Retype each line exactly as it stands, beginning at the first line of the material and finishing with the line that contains "sky130_fd_sc_hd__a31oi_1: 2 / 0.0058".

Supplied data:
------------------------------

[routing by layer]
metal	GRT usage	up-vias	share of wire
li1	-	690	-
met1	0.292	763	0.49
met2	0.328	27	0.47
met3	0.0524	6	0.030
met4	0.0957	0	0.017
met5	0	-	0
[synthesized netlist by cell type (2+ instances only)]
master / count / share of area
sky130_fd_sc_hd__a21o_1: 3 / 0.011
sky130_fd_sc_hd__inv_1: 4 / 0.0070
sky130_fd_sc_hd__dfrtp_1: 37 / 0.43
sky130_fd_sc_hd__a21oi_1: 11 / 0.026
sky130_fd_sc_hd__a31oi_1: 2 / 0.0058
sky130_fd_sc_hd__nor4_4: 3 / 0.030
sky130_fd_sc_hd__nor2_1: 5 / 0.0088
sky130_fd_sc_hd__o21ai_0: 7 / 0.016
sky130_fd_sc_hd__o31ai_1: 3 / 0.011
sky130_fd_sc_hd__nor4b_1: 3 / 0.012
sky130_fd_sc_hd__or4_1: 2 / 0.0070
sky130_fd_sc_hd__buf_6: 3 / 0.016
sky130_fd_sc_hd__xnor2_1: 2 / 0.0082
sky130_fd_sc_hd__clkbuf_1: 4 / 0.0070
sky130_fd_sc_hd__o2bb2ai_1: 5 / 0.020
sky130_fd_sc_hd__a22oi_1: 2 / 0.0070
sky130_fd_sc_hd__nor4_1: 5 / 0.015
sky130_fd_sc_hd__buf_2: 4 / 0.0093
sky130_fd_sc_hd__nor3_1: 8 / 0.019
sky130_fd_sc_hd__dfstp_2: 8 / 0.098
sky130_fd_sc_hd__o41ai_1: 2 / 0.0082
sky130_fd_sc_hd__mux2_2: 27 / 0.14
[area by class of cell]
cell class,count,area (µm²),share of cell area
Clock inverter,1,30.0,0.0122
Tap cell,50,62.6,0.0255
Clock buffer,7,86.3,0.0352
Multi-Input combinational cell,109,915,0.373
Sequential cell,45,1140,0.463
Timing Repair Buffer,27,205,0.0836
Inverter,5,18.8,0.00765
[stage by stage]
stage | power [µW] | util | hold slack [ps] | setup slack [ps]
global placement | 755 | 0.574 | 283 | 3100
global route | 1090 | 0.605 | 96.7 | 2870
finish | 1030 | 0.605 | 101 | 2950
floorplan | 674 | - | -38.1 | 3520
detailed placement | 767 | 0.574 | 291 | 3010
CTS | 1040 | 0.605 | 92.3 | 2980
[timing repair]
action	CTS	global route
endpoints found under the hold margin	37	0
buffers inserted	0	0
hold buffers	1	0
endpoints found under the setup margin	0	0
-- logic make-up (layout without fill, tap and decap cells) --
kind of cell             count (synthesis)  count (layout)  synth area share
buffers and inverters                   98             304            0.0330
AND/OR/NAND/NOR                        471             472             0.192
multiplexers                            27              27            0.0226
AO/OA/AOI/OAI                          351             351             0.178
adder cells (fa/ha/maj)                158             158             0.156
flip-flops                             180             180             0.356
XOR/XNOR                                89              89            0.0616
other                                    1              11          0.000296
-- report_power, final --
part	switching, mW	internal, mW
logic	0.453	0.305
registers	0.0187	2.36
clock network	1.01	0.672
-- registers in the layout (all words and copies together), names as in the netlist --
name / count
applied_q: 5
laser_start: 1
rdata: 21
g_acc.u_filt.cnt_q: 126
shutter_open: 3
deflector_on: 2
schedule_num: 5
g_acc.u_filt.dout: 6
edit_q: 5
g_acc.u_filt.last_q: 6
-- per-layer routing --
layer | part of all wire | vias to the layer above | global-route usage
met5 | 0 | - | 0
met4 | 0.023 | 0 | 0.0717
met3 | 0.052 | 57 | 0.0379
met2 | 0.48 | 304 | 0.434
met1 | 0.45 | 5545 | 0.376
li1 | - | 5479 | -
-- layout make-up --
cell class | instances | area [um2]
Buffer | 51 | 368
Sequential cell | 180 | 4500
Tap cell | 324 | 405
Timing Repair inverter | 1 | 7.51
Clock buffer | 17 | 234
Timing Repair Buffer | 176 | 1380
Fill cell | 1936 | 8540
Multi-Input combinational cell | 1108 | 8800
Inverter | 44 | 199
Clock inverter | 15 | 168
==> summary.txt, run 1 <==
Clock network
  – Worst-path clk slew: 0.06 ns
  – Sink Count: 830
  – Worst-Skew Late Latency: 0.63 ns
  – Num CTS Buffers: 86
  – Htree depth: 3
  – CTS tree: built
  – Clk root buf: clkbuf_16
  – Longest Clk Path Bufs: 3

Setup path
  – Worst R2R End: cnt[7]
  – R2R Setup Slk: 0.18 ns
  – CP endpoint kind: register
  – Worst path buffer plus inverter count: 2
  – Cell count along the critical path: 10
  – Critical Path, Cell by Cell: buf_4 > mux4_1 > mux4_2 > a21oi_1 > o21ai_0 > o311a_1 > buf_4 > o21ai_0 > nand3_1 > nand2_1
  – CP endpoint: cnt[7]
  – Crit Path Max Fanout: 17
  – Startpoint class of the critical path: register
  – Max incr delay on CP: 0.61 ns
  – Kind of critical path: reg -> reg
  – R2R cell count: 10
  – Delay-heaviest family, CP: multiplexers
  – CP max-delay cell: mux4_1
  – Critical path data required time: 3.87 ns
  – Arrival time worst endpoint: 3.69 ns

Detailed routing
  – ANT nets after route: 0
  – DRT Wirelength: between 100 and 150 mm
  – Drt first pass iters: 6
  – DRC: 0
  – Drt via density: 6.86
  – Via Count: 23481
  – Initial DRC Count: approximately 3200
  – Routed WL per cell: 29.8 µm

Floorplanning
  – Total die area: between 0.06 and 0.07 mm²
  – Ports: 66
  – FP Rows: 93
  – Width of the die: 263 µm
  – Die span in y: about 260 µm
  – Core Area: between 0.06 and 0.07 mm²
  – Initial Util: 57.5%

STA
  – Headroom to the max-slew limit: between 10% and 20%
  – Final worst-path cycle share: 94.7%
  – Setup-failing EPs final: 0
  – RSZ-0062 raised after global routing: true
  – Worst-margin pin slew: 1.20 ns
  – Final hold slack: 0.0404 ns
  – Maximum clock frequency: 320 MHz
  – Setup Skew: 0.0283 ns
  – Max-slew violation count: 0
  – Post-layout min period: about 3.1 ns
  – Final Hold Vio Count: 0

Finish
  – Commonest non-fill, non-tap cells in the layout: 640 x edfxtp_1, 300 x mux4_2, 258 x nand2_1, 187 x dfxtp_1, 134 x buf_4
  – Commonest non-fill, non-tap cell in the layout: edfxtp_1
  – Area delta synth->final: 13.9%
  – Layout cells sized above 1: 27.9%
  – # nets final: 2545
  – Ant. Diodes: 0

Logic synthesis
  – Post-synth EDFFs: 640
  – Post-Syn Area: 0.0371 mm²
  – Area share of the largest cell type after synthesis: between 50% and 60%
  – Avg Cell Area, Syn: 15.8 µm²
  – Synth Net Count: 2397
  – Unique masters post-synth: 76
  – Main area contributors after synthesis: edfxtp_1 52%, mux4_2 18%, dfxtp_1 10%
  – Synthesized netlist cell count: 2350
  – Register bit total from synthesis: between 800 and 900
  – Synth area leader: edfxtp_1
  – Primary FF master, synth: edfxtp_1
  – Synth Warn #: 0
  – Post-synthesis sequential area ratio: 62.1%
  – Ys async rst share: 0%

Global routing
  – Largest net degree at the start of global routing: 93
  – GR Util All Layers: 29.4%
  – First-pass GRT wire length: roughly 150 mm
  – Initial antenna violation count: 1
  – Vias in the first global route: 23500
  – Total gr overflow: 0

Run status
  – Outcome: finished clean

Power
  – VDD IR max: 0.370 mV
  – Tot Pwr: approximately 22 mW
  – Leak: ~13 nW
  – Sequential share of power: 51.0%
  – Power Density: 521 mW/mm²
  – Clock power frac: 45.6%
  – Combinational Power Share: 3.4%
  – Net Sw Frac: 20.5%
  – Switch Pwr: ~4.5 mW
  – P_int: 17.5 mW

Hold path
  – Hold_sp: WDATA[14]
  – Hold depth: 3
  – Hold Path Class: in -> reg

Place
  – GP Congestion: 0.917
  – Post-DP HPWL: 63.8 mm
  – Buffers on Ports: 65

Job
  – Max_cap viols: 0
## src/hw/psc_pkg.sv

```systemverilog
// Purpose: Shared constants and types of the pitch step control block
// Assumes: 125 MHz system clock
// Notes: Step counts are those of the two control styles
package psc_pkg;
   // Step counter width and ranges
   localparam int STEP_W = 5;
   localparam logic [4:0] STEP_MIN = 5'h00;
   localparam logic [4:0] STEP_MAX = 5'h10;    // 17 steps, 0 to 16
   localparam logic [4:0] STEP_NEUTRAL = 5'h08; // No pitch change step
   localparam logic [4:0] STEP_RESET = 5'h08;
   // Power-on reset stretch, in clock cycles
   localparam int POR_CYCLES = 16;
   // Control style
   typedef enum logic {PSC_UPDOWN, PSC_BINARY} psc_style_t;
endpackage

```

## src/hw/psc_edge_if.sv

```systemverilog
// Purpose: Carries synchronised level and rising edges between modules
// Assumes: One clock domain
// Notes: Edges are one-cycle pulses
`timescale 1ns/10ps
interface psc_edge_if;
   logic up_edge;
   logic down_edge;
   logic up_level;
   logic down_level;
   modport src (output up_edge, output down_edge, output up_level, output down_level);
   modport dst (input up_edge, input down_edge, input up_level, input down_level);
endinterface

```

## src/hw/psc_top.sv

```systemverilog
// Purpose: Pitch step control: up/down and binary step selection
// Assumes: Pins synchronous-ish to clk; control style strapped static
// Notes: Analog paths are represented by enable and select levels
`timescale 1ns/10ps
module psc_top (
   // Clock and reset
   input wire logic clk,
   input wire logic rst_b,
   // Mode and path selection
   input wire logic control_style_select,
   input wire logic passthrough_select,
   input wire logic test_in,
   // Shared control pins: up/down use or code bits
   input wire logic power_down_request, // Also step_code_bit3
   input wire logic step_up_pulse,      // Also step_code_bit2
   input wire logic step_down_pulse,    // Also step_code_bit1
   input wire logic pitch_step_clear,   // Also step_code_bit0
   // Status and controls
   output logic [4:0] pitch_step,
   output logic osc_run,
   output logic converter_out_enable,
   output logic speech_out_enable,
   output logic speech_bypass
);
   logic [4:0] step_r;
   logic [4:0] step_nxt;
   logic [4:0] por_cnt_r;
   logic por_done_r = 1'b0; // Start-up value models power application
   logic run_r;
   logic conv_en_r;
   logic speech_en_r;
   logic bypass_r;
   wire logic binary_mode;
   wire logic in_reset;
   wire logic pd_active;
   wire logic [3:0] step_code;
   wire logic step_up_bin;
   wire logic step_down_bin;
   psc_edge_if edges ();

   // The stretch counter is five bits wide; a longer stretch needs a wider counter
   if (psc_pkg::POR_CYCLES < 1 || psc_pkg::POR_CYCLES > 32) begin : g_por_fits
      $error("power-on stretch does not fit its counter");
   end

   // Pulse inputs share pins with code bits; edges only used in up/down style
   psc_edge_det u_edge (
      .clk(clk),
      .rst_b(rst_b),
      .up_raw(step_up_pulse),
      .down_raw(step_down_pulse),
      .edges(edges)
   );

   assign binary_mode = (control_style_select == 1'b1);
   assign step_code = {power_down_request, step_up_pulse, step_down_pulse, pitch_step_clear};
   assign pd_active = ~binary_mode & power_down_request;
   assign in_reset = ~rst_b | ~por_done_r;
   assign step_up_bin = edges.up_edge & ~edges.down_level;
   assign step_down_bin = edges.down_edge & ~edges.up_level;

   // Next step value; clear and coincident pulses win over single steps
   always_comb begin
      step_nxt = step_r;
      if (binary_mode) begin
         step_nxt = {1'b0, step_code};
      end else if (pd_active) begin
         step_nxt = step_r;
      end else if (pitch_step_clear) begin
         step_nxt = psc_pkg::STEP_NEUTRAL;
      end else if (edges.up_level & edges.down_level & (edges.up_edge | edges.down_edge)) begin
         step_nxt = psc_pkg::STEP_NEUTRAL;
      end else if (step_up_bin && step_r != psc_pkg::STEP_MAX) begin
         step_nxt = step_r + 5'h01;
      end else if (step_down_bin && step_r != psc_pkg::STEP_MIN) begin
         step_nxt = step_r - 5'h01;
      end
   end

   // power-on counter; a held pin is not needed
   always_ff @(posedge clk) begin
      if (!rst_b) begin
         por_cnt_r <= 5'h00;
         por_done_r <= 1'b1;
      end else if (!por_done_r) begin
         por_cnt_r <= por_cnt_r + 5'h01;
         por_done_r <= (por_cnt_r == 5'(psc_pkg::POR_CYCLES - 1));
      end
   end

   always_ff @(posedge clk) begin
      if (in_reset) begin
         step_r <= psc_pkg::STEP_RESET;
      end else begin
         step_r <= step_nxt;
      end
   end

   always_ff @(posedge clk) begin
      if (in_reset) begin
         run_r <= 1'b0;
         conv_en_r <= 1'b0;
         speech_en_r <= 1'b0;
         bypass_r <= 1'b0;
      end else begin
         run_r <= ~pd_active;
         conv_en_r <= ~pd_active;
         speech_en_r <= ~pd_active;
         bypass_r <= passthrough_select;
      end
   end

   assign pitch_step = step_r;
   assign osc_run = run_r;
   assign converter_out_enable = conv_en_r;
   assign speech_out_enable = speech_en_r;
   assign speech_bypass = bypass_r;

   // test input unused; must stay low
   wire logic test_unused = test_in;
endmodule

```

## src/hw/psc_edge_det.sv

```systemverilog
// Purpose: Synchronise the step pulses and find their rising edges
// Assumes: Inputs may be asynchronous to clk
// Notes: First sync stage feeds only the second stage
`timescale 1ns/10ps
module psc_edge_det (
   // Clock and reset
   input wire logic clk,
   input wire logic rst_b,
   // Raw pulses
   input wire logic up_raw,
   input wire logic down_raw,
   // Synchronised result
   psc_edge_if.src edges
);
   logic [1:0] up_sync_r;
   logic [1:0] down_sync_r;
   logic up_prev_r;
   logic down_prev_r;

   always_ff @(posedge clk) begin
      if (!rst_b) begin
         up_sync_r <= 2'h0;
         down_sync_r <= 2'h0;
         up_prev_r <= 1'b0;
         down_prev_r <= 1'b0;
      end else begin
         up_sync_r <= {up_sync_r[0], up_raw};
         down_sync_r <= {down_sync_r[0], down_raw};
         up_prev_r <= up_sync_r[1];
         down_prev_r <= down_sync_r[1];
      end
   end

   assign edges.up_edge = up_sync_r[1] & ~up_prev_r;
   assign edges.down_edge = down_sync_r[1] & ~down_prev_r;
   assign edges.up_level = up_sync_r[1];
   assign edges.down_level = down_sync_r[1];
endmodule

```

------------------------------

Response box:
[routing by layer]
metal	GRT usage	up-vias	share of wire
li1	-	690	-
met1	0.292	763	0.49
met2	0.328	27	0.47
met3	0.0524	6	0.030
met4	0.0957	0	0.017
met5	0	-	0
[synthesized netlist by cell type (2+ instances only)]
master / count / share of area
sky130_fd_sc_hd__a21o_1: 3 / 0.011
sky130_fd_sc_hd__inv_1: 4 / 0.0070
sky130_fd_sc_hd__dfrtp_1: 37 / 0.43
sky130_fd_sc_hd__a21oi_1: 11 / 0.026
sky130_fd_sc_hd__a31oi_1: 2 / 0.0058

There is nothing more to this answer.